Koldo Campos
Koldo Campos
Memoria que respira y pan que se comparte

Cuando perdió la palabra

Cuando sólo le quedaba la palabra, ya viejo, un mal día, sin venir a cuento, se le escapó un ¡coooño! delante del espejo que indignó a su familia, a su maestro, al cura, al patrón... Todos le reprocharon su peligrosa intolerancia.

El hombre pacífico ni siquiera vino al mundo llorando, así de pacífico era. Y siguió creciendo, serenamente, sin dar nunca problemas a nadie.

En la apacible escuela confirmó las ventajas del pacifismo poniendo siempre la otra mejilla, la otra mano, el otro ojo, hasta que manco, ciego y sin mejillas, regresaba tranquilo a casa para escuchar afable las quejas y maldiciones de la familia.
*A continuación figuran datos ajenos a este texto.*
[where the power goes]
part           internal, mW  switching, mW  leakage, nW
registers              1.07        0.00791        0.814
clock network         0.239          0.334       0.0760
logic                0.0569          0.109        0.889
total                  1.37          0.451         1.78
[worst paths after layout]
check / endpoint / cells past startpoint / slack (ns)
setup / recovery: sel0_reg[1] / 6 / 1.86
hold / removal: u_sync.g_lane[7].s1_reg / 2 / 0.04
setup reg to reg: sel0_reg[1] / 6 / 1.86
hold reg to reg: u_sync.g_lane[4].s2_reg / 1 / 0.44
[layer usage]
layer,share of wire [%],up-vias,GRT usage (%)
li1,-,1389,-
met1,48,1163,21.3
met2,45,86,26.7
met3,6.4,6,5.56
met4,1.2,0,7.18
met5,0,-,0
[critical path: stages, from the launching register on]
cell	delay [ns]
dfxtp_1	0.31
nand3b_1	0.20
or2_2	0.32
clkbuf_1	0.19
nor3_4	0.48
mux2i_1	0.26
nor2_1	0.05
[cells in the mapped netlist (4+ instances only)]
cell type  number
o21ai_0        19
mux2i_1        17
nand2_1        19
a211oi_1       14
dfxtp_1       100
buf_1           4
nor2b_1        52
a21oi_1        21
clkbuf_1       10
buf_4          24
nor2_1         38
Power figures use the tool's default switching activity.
File: src/tcm_channel.sv
/*
  one 16-bit timer/counter channel: clock select and gating, capture of
  the counter on io line a edges, waveform generation on io lines a/b,
  and an APB register slave.
  assumes APB on the same clock; io and ext clock pins are asynchronous.
*/
// Implementation choice: the APB slave port.
// Operation
// - clock from master/2,/8,/32,/128,/1024 or ext lines; optional AND gating.
// - edge invert chooses rising or falling edge of selected clock.
// - capture mode, b load stops the counter clock when enabled.
// - capture mode, b load disables the counter clock when enabled.
// - capture trigger edge: none, rising, falling or each.
// - capture trigger line is io b when 0, io a when 1.
// - compare c match resets counter and starts clock when enabled.
// - mode bit selects capture (0) or waveform (1) operation.
// - register a loads counter on selected edge of io a.
// - register b loads counter on selected edge of io a.
// - waveform mode, compare c match stops the clock when enabled.
// - waveform mode, compare c match disables the clock when enabled.
// - waveform event edge: none, rising, falling or each.
// - event line is io b or ext lines; io b then becomes input.
// - enabled event resets counter and starts clock; else only outputs.
// - four events set, clear or toggle io a.
// - four events set, clear or toggle io b.
// - counter value reads live 16-bit count, read-only, resets zero.
// - register a writable only in waveform mode.
// - same-cycle output events: software, event, compare c, compare a/b.
// - software trigger resets counter and starts clock.
// - overflow flag sticky until status read.
module tcm_channel
  import tcm_pkg::*;
(
  input wire logic MCLK,
  input wire logic RESET,
  input wire logic PSEL,
  input wire logic PENABLE,
  input wire logic PWRITE,
  input wire logic [7:0] PADDR,
  input wire logic [31:0] PWDATA,
  output logic [31:0] PRDATA,
  output logic PREADY,
  output logic PSLVERR,
  input wire logic EXT_CLOCK_LINE_0,
  input wire logic EXT_CLOCK_LINE_1,
  input wire logic EXT_CLOCK_LINE_2,
  input wire logic CHAN_IO_A_IN,
  output logic CHAN_IO_A_OUT,
  output logic CHAN_IO_A_OE,
  input wire logic CHAN_IO_B_IN,
  output logic CHAN_IO_B_OUT,
  output logic CHAN_IO_B_OE
);

  // ==========================================================
  // helpers
  // two-bit field of the mode register
  function automatic logic [1:0] fld2(input logic [31:0] v, input int p);
    return v[p +: 2];
  endfunction
  // edge selector: none, rising, falling, each
  function automatic logic edge_hit(input logic [1:0] sel, input logic r, input logic f);
    logic hit;
    hit = 1'b0;
    if (sel == EDGE_RISE) begin
      hit = r;
    end else if (sel == EDGE_FALL) begin
      hit = f;
    end else if (sel != EDGE_NONE) begin
      hit = r | f;
    end
    return hit;
  endfunction
  // highest-priority event that carries an action wins
  function automatic logic [1:0] pick(input logic sw, input logic [1:0] a_sw,
                                      input logic ev, input logic [1:0] a_ev,
                                      input logic mc, input logic [1:0] a_c,
                                      input logic mab, input logic [1:0] a_ab);
    logic [1:0] act;
    act = ACT_NONE;
    if (sw && a_sw != ACT_NONE) begin
      act = a_sw;
    end else if (ev && a_ev != ACT_NONE) begin
      act = a_ev;
    end else if (mc && a_c != ACT_NONE) begin
      act = a_c;
    end else if (mab) begin
      act = a_ab;
    end
    return act;
  endfunction
  function automatic logic apply_act(input logic lvl, input logic [1:0] act);
    logic o;
    case (act)
      ACT_NONE: o = lvl;
      ACT_SET: o = 1'b1;
      ACT_CLEAR: o = 1'b0;
      default: o = ~lvl;
    endcase
    return o;
  endfunction

  // ==========================================================
  // state
  tcm_state_t s_r;
  tcm_state_t s_nxt;
  logic [31:0] cm;
  logic wave;
  logic [2:0] xc;
  logic [SY_W-1:0] rise;
  logic [SY_W-1:0] fall;
  logic [2:0] clk_sel;
  logic [1:0] gate_sel;
  logic clk_lvl;
  logic tick;
  logic run_tick;
  logic apb_setup;
  logic apb_access;
  logic apb_wr;
  logic [7:0] wa;
  logic sw_trg;
  logic cap_trg;
  logic ev_line_r;
  logic ev_line_f;
  logic ev_hit;
  logic ev_trg;
  logic match_a;
  logic match_b;
  logic match_c;
  logic load_a;
  logic load_b;
  logic io_b_is_out;

  // ==========================================================
  // event decode
  assign cm = s_r.channel_mode;
  assign wave = cm[F_CAPTURE_OR_PULSE_MODE];
  assign xc = s_r.sync2[2:0];
  assign rise = s_r.sync2 & ~s_r.prev;
  assign fall = ~s_r.sync2 & s_r.prev;
  assign clk_sel = cm[F_CLOCK_SELECT +: 3];
  assign gate_sel = fld2(cm, F_CLOCK_GATE_SELECT);

  // selected clock level, gated by an ext line when asked
  always_comb begin
    if (clk_sel == SEL_DIV2) begin
      clk_lvl = s_r.presc[DIV2_BIT];
    end else if (clk_sel == SEL_DIV8) begin
      clk_lvl = s_r.presc[DIV8_BIT];
    end else if (clk_sel == SEL_DIV32) begin
      clk_lvl = s_r.presc[DIV32_BIT];
    end else if (clk_sel == SEL_DIV128) begin
      clk_lvl = s_r.presc[DIV128_BIT];
    end else if (clk_sel == SEL_DIV1024) begin
      clk_lvl = s_r.presc[DIV1024_BIT];
    end else if (clk_sel == SEL_EXT0) begin
      clk_lvl = xc[0];
    end else if (clk_sel == SEL_EXT1) begin
      clk_lvl = xc[1];
    end else begin
      clk_lvl = xc[2];
    end
    if (gate_sel != 2'h0) begin
      clk_lvl = clk_lvl & xc[gate_sel - 2'h1];
    end
  end

  // count edge of the selected clock, sampled on the master clock
  assign tick = cm[F_CLOCK_EDGE_INVERT] ? (s_r.clk_lvl_prev & ~clk_lvl)
                                        : (~s_r.clk_lvl_prev & clk_lvl);
  assign run_tick = tick & s_r.clk_en & s_r.clk_run;

  // bus phases; writes commit on the access edge only
  assign apb_setup = PSEL & ~PENABLE;
  assign apb_access = PSEL & PENABLE & s_r.pready;
  assign apb_wr = apb_access & PWRITE;
  assign wa = PADDR;
  assign sw_trg = apb_wr && wa == OFS_CHANNEL_CONTROL && PWDATA[C_SOFT_TRIGGER];

  // capture trigger on io a or io b
  assign cap_trg = ~wave & (cm[F_TRIGGER_LINE_SELECT]
    ? edge_hit(fld2(cm, F_EDGE_SELECT), rise[SY_IO_A], fall[SY_IO_A])
    : edge_hit(fld2(cm, F_EDGE_SELECT), rise[SY_IO_B], fall[SY_IO_B]));

  // waveform external event: io b or one of the ext lines
  always_comb begin
    if (fld2(cm, F_EVENT_LINE_SELECT) == 2'h0) begin
      ev_line_r = rise[SY_IO_B];
      ev_line_f = fall[SY_IO_B];
    end else begin
      ev_line_r = rise[fld2(cm, F_EVENT_LINE_SELECT) - 2'h1];
      ev_line_f = fall[fld2(cm, F_EVENT_LINE_SELECT) - 2'h1];
    end
  end
  assign ev_hit = wave & edge_hit(fld2(cm, F_EDGE_SELECT), ev_line_r, ev_line_f);
  assign ev_trg = ev_hit & cm[F_EVENT_TRIGGER_ENABLE];
  assign io_b_is_out = wave && fld2(cm, F_EVENT_LINE_SELECT) != 2'h0;

  // compares fire on a counting edge while the count equals the register
  assign match_c = run_tick && s_r.count == s_r.pc_c;
  assign match_a = wave && run_tick && s_r.count == s_r.cc_a;
  assign match_b = wave && run_tick && s_r.count == s_r.cc_b;
  assign load_a = ~wave & edge_hit(fld2(cm, F_A_LOAD_EDGE_SELECT),
                                   rise[SY_IO_A], fall[SY_IO_A]);
  assign load_b = ~wave & edge_hit(fld2(cm, F_B_LOAD_EDGE_SELECT),
                                   rise[SY_IO_A], fall[SY_IO_A]);

  // ==========================================================
  // next state
  always_comb begin
    s_nxt = s_r;
    // pins pass two flops; prev only sees the settled copy
    s_nxt.sync1 = {CHAN_IO_B_IN, CHAN_IO_A_IN, EXT_CLOCK_LINE_2, EXT_CLOCK_LINE_1,
                   EXT_CLOCK_LINE_0};
    s_nxt.sync2 = s_r.sync1;
    s_nxt.prev = s_r.sync2;
    s_nxt.presc = PRESCALE_W'(s_r.presc + 1'b1);
    s_nxt.clk_lvl_prev = clk_lvl;
    // status read clears the bits it reported first, so a set below wins
    if (apb_access && !PWRITE && wa == OFS_CHANNEL_STATUS) begin
      s_nxt.sticky = s_r.sticky & ~s_r.prdata[STICKY_W-1:0];
    end

    // counter: any trigger restarts from zero, else count and wrap
    if (sw_trg || cap_trg || ev_trg || (match_c && cm[F_COMPARE_C_TRIGGER_ENABLE])) begin
      s_nxt.count = RST_COUNT;
      s_nxt.clk_run = 1'b1;
    end else if (run_tick) begin
      s_nxt.count = 16'(s_r.count + 1'b1);
      if (s_r.count == COUNT_MAX) begin
        s_nxt.sticky[S_OVERFLOW] = 1'b1;
      end
    end

    // stop and disable have the last word over a trigger
    if (wave && match_c && cm[F_STOP_BIT]) begin
      s_nxt.clk_run = 1'b0;
    end
    if (wave && match_c && cm[F_DISABLE_BIT]) begin
      s_nxt.clk_en = 1'b0;
    end
    if (load_b && cm[F_STOP_BIT]) begin
      s_nxt.clk_run = 1'b0;
    end
    if (load_b && cm[F_DISABLE_BIT]) begin
      s_nxt.clk_en = 1'b0;
    end

    // capture loads; a second load before a read is an overrun
    if (load_a) begin
      s_nxt.cc_a = s_r.count;
      s_nxt.a_unread = 1'b1;
      s_nxt.sticky[S_LOAD_A] = 1'b1;
      if (s_r.a_unread) begin
        s_nxt.sticky[S_LOAD_OVERRUN] = 1'b1;
      end
    end
    if (load_b) begin
      s_nxt.cc_b = s_r.count;
      s_nxt.b_unread = 1'b1;
      s_nxt.sticky[S_LOAD_B] = 1'b1;
      if (s_r.b_unread) begin
        s_nxt.sticky[S_LOAD_OVERRUN] = 1'b1;
      end
    end

    // waveform outputs; capture mode leaves both lines undriven
    s_nxt.io_a_oe = wave;
    s_nxt.io_b_oe = io_b_is_out;
    if (wave) begin
      s_nxt.io_a = apply_act(s_r.io_a,
        pick(sw_trg, fld2(cm, F_OUT_A_ON_SOFT_TRIGGER), ev_hit,
             fld2(cm, F_OUT_A_ON_EVENT), match_c, fld2(cm, F_OUT_A_ON_COMPARE_C),
             match_a, fld2(cm, F_OUT_A_ON_COMPARE_A)));
    end
    if (io_b_is_out) begin
      s_nxt.io_b = apply_act(s_r.io_b,
        pick(sw_trg, fld2(cm, F_OUT_B_ON_SOFT_TRIGGER), ev_hit,
             fld2(cm, F_OUT_B_ON_EVENT), match_c, fld2(cm, F_OUT_B_ON_COMPARE_C),
             match_b, fld2(cm, F_OUT_B_ON_COMPARE_B)));
    end

    // a read of register a or b clears its unread mark; a new load wins
    if (apb_access && !PWRITE && wa == OFS_CAPTURE_COMPARE_A && !load_a) begin
      s_nxt.a_unread = 1'b0;
    end
    if (apb_access && !PWRITE && wa == OFS_CAPTURE_COMPARE_B && !load_b) begin
      s_nxt.b_unread = 1'b0;
    end
    if (match_a) begin
      s_nxt.sticky[S_COMPARE_A] = 1'b1;
    end
    if (match_b) begin
      s_nxt.sticky[S_COMPARE_B] = 1'b1;
    end
    if (match_c) begin
      s_nxt.sticky[S_COMPARE_C] = 1'b1;
    end
    if (cap_trg || ev_hit) begin
      s_nxt.sticky[S_EXT_TRIGGER] = 1'b1;
    end

    // register writes
    if (apb_wr) begin
      if (wa == OFS_CHANNEL_CONTROL) begin
        if (PWDATA[C_CLOCK_DISABLE]) begin
          s_nxt.clk_en = 1'b0;
        end else if (PWDATA[C_CLOCK_ENABLE]) begin
          s_nxt.clk_en = 1'b1;
        end
      end else if (wa == OFS_CHANNEL_MODE) begin
        s_nxt.channel_mode = PWDATA;
      end else if (wa == OFS_CAPTURE_COMPARE_A && wave) begin
        s_nxt.cc_a = PWDATA[15:0];
      end else if (wa == OFS_CAPTURE_COMPARE_B && wave) begin
        s_nxt.cc_b = PWDATA[15:0];
      end else if (wa == OFS_PERIOD_COMPARE_C) begin
        s_nxt.pc_c = PWDATA[15:0];
      end
    end

    // setup phase prepares the answer; access phase releases it
    s_nxt.pready = apb_setup;
    if (apb_setup) begin
      s_nxt.prdata = 32'h0000_0000;
      s_nxt.pslverr = 1'b0;
      if (PADDR == OFS_CHANNEL_MODE) begin
        s_nxt.prdata = cm;
      end else if (PADDR == OFS_COUNTER_VALUE) begin
        s_nxt.prdata[15:0] = s_r.count;
      end else if (PADDR == OFS_CAPTURE_COMPARE_A) begin
        s_nxt.prdata[15:0] = s_r.cc_a;
      end else if (PADDR == OFS_CAPTURE_COMPARE_B) begin
        s_nxt.prdata[15:0] = s_r.cc_b;
      end else if (PADDR == OFS_PERIOD_COMPARE_C) begin
        s_nxt.prdata[15:0] = s_r.pc_c;
      end else if (PADDR == OFS_CHANNEL_STATUS) begin
        s_nxt.prdata[STICKY_W-1:0] = s_r.sticky;
        s_nxt.prdata[S_CLOCK_ENABLED] = s_r.clk_en;
        s_nxt.prdata[S_MIRROR_A] = wave ? s_r.io_a : s_r.sync2[SY_IO_A];
        s_nxt.prdata[S_MIRROR_B] = io_b_is_out ? s_r.io_b : s_r.sync2[SY_IO_B];
      end else if (PADDR != OFS_CHANNEL_CONTROL) begin
        s_nxt.pslverr = 1'b1; // unmapped: error; control is write-only and reads zero
      end
    end else if (apb_access) begin
      s_nxt.prdata = 32'h0000_0000;
      s_nxt.pslverr = 1'b0;
    end
  end

  // ==========================================================
  // the only clocked process
  always_ff @(posedge MCLK or posedge RESET) begin
    if (RESET) begin
      s_r <= '0;
    end else begin
      s_r <= s_nxt;
    end
  end

  // outputs straight from the state flops
  assign PRDATA = s_r.prdata;
  assign PREADY = s_r.pready;
  assign PSLVERR = s_r.pslverr;
  assign CHAN_IO_A_OUT = s_r.io_a;
  assign CHAN_IO_A_OE = s_r.io_a_oe;
  assign CHAN_IO_B_OUT = s_r.io_b;
  assign CHAN_IO_B_OE = s_r.io_b_oe;

endmodule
En el trabajo supo tolerar abusos y consentir excesos, siempre complaciente y complacido de sobrellevar con la mejor de sus sonrisas tantos atropellos. Nada lo amilanaba y, a pesar de los agravios, él correspondía con la otra sonrisa, la otra oreja, el otro pie, hasta que sin mejillas, manco, ciego, amargado, sordo y cojo, se entregaba a la reparadora pesadilla que esa noche le tocara en suerte poniendo siempre por delante su apacible y manso corazón, capaz de perdonarlo todo. Así fue que, además de sin mejillas, manco, ciego, amargado, sordo y cojo, también quedó sin pecho y sin espalda, pero ni siquiera entonces tuvo un mal gesto.

Cuando sólo le quedaba la palabra, ya viejo, un mal día, sin venir a cuento, se le escapó un ¡coooño! delante del espejo que indignó a su familia, a su maestro, al cura, al patrón... Todos le reprocharon su peligrosa intolerancia. Eso fue poco antes de que, también, perdiera la palabra.